In vielen Betrieben fehlen familienpolitische Leitbilder und Vorgaben. Daher sieht manche Entscheidung eines Vorgesetzten recht willkürlich aus, orientiert sie sich doch an seinen persönlichen Werthaltungen und dem vorhandenen Arbeitsaufwand. Das kann positiv sein, wenn der Arbeitnehmer ein gutes Verhältnis zu seinem Chef hat. Und es kann schlecht laufen, wenn der direkte Vorgesetzte keine Kompetenz hat, um über Vertretungen zu entscheiden oder Arbeitsanfall nach hinten zu verlagern. In solchen Fällen fühlen sich Väter oft nicht unterstützt. Das ist ein wichtiger Hinweis darauf, dass familienpolitische Maßnahmen auf der betrieblichen Ebene durch Personalmanagement und Arbeitsorganisation abgefedert werden müssen. Befürchtungen über Karrierenachteile sind jedoch nicht unbegründet: Von direkten negativen Auswirkungen der Elternzeit auf die eigene Berufstätigkeit berichtete ein Viertel der interviewten Väter und ein Zehntel der Männer aus der Online-Befragung!

Die Beziehung zum Kind


Jetzt aber endlich zu denen, um die es doch bei der Elternzeit geht, den Kindern. "Durch meine Elternzeit hat sich eine intensive Beziehung zu meinem Kind entwickelt, die bis heute anhält" - das trifft voll und ganz zu, sagen über 71% der Männer, die länger als drei Monate zu Hause blieben. Von den "Zwei-Monats-Papas" immerhin noch knapp 54%. Und weitere 23% bzw. 35% sagen "das trifft zu".

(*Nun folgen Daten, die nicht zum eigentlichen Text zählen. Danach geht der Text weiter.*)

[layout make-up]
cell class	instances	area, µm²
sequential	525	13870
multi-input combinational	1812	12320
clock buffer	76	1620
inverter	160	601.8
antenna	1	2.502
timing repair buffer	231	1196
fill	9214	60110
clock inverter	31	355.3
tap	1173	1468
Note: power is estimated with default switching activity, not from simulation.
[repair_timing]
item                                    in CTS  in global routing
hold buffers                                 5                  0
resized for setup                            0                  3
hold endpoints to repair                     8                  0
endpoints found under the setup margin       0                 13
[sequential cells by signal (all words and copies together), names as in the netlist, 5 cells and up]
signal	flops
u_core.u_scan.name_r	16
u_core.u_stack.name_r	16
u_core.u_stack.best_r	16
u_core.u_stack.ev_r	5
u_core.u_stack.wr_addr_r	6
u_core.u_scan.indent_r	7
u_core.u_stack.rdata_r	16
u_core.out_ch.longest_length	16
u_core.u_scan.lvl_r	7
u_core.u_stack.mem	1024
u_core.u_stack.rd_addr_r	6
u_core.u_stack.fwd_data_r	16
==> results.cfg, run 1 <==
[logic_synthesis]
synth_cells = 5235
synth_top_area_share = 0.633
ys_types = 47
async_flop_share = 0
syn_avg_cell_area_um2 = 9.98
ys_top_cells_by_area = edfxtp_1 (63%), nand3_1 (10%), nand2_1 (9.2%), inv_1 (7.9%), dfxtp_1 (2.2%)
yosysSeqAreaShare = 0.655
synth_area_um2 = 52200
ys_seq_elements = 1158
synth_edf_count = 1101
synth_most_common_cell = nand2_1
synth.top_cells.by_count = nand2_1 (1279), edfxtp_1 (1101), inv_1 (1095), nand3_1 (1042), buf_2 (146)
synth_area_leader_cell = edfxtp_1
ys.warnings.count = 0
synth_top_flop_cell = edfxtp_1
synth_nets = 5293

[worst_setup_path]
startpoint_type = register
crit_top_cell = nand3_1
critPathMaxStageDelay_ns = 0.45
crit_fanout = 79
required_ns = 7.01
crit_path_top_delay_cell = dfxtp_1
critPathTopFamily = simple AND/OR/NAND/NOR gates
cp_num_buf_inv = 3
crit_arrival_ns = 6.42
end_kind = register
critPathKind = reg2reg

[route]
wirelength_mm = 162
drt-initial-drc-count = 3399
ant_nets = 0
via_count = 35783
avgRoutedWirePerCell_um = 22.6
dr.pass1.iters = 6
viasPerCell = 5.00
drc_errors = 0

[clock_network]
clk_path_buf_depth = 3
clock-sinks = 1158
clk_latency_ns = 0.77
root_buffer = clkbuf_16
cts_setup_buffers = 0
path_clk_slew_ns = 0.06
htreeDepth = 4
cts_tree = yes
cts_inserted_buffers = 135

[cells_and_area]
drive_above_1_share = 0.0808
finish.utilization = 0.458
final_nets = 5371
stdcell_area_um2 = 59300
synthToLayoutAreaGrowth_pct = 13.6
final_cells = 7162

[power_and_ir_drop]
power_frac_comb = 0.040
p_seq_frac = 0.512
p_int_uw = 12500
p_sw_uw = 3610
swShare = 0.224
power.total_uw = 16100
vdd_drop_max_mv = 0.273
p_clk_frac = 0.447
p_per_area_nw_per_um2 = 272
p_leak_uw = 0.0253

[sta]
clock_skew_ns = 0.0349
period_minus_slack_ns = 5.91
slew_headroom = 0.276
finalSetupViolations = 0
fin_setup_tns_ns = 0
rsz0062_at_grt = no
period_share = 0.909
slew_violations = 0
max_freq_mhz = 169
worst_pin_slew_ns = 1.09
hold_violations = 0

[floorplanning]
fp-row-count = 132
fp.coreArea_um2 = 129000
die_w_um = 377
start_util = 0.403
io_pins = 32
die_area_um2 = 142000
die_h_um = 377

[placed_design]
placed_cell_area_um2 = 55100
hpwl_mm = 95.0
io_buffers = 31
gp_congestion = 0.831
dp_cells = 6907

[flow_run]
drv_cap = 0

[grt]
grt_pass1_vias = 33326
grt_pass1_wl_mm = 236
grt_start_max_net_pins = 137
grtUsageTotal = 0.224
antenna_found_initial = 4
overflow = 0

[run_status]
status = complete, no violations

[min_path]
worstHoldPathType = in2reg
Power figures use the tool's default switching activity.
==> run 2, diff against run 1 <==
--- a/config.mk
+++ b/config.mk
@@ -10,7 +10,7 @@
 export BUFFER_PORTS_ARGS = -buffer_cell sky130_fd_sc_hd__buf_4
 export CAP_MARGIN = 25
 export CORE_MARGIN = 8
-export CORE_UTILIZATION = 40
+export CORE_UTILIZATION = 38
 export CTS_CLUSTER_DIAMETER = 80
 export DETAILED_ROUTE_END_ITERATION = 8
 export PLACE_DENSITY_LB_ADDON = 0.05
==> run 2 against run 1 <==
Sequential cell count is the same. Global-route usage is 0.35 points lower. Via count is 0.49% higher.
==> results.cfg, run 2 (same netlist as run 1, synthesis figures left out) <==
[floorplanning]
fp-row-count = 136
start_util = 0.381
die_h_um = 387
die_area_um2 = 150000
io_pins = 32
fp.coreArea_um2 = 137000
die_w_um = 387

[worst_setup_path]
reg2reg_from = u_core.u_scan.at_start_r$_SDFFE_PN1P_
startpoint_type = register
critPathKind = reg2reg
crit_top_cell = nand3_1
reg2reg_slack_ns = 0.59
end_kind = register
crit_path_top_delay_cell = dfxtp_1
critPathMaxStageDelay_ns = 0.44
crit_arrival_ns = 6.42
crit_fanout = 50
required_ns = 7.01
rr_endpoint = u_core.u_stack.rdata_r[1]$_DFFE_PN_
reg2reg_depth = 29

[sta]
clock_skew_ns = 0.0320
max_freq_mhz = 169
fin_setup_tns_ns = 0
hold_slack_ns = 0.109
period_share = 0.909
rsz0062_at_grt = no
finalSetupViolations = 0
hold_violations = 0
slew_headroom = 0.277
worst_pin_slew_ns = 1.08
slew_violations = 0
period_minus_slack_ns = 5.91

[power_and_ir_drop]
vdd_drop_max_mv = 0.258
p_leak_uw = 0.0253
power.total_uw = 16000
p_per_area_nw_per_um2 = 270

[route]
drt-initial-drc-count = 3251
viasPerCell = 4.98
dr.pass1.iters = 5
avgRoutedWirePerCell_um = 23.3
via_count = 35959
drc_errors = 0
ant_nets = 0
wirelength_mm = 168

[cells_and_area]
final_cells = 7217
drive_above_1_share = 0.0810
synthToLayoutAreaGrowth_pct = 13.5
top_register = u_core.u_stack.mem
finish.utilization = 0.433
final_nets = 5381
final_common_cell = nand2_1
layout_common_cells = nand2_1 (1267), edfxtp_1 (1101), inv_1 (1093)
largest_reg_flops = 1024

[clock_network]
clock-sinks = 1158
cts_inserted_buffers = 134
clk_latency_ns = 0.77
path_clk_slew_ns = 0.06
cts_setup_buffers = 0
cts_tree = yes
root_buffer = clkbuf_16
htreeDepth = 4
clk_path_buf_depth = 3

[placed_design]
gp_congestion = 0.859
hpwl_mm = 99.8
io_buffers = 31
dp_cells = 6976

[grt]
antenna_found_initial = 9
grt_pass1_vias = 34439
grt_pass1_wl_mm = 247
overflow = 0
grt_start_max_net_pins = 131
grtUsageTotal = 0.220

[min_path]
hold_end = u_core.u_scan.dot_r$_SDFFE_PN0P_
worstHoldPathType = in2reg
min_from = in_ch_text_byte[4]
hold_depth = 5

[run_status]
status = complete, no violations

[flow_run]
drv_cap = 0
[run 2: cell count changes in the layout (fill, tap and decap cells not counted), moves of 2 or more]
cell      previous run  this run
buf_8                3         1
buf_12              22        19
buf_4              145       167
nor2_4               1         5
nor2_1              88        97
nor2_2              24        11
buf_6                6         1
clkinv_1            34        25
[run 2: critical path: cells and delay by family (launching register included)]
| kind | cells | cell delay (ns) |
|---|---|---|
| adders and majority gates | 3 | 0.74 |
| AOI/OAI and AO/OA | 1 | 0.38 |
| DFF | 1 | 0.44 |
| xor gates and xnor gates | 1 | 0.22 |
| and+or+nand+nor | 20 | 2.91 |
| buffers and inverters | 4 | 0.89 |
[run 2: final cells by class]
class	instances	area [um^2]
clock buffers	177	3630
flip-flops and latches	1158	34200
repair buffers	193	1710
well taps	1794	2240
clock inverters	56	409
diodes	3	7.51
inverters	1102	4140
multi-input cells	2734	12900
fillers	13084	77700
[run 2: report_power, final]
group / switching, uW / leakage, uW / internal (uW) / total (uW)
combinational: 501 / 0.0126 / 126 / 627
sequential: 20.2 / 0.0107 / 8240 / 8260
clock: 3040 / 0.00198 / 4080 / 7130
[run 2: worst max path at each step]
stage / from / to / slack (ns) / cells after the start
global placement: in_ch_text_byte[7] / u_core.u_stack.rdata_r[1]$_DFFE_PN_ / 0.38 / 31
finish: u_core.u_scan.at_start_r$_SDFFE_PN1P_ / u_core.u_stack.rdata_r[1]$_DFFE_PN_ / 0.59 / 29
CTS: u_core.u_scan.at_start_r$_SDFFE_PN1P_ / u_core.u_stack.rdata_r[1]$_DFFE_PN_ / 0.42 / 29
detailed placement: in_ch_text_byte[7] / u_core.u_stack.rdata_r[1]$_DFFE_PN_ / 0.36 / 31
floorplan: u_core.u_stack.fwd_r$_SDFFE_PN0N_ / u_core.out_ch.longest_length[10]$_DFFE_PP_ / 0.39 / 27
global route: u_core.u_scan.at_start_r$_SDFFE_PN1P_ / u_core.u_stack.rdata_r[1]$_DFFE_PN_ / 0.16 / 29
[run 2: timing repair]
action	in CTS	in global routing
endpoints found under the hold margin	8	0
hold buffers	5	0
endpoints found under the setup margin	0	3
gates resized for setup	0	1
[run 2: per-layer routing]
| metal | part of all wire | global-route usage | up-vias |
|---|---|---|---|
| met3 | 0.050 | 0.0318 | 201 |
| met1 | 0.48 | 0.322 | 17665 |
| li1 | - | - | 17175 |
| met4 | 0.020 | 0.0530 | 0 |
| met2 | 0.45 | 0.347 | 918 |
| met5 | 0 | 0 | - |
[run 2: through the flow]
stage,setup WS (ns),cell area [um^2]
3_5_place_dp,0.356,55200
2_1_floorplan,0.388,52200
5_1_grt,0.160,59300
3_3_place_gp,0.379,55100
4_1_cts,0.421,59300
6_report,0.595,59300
==> config.mk <==
export PLATFORM = sky130hd
export DESIGN_NAME = vfv_ctrl
export DESIGN_NICKNAME = d
export VERILOG_FILES = /design/src/rtl/core/vfv_pkg.sv /design/src/rtl/core/vfv_ctrl.sv
export SDC_FILE = /design/constraint.sdc
export NUM_CORES = 1
export LEC_CHECK = 0
export ABC_CLOCK_PERIOD_IN_PS = 1000
export BUFFER_PORTS_ARGS = -buffer_cell sky130_fd_sc_hd__buf_2
export CORE_AREA = 2 2 39 41
export DETAILED_ROUTE_END_ITERATION = 8
export DIE_AREA = 0 0 41 43
export PLACE_DENSITY = 0.55
export SYNTH_ARGS = -nofsm -noshare
export SYNTH_HDL_FRONTEND = slang
export SYNTH_SLANG_ARGS = --single-unit
==> constraint.sdc <==
create_clock -name clk -period 1 [get_ports clk]
set_input_delay 0.1 -clock clk [delete_from_list [all_inputs] [get_ports clk]]
set_output_delay 0.1 -clock clk [all_outputs]
set_load 0.01 [all_outputs]
==> src/rtl/core/tagged_block_allocator_defines.svh <==
// Assertion macros shared by the allocator RTL
`ifndef TAGGED_BLOCK_ALLOCATOR_DEFINES_SVH
`define TAGGED_BLOCK_ALLOCATOR_DEFINES_SVH

// Same-cycle implication, disabled while reset is low
`define TBA_ASSERT_NOW(lbl, clk, rst_n, ante, cons, msg) \
    lbl: assert property (@(posedge clk) disable iff (!rst_n) (ante) |-> (cons)) else $error(msg);

// Next-cycle implication, disabled while reset is low
`define TBA_ASSERT_NEXT(lbl, clk, rst_n, ante, cons, msg) \
    lbl: assert property (@(posedge clk) disable iff (!rst_n) (ante) |=> (cons)) else $error(msg);

`endif

==> src/rtl/core/tba_ram.sv <==
// Simple dual-port RAM, one write and one registered read per cycle
module tba_ram #(
    parameter int WIDTH = 64,
    parameter int DEPTH = 16
) (
    input  logic                                    i_clk,
    input  logic                                    i_we,
    input  logic [((DEPTH > 1) ? $clog2(DEPTH) : 1)-1:0] i_waddr,
    input  logic [WIDTH-1:0]                        i_wdata,
    input  logic [((DEPTH > 1) ? $clog2(DEPTH) : 1)-1:0] i_raddr,
    output logic [WIDTH-1:0]                        o_rdata
);

    logic [WIDTH-1:0] r_mem [DEPTH];

    always_ff @(posedge i_clk) begin
        if (i_we) begin
            r_mem[i_waddr] <= i_wdata;
        end
        o_rdata <= r_mem[i_raddr];
    end

endmodule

Aber waschen sie auch die Windeln und geben sie Kügelchen bei Krankheit? So ganz direkt wurde das nicht erfragt. Aber die Väter, die in der Elternzeit tatsächlich die Hauptverantwortung für das Kind übernommen haben, fühlen sich kompetenter in Fragen der Betreuung bis hin zur Gleichwertigkeit. Hier gibt es eine direkte Konstellation zwischen Elternzeitdauer und Kompetenzgefühl: Mehr Monate Kinderpause gleich besseres Gefühl zu Kind und eigener Betreuung.

Ist die Elternzeit also rundum positiv zu bewerten? Es kann jedenfalls noch besser werden, so Pfahl. Insbesondere flexible Arbeitszeiten im Sinne des Vaters (und nicht des Betriebs), passgenaue Teilzeitmodelle, kurzfristige Freistellung (wenn das Kind krank ist oder die Betreuungsperson ausfällt) sowie Planbarkeit der Zeiten der Abwesenheit aus der Familie sind für die Väter immens wichtig. Und da kann in den Betrieben noch einiges getan werden!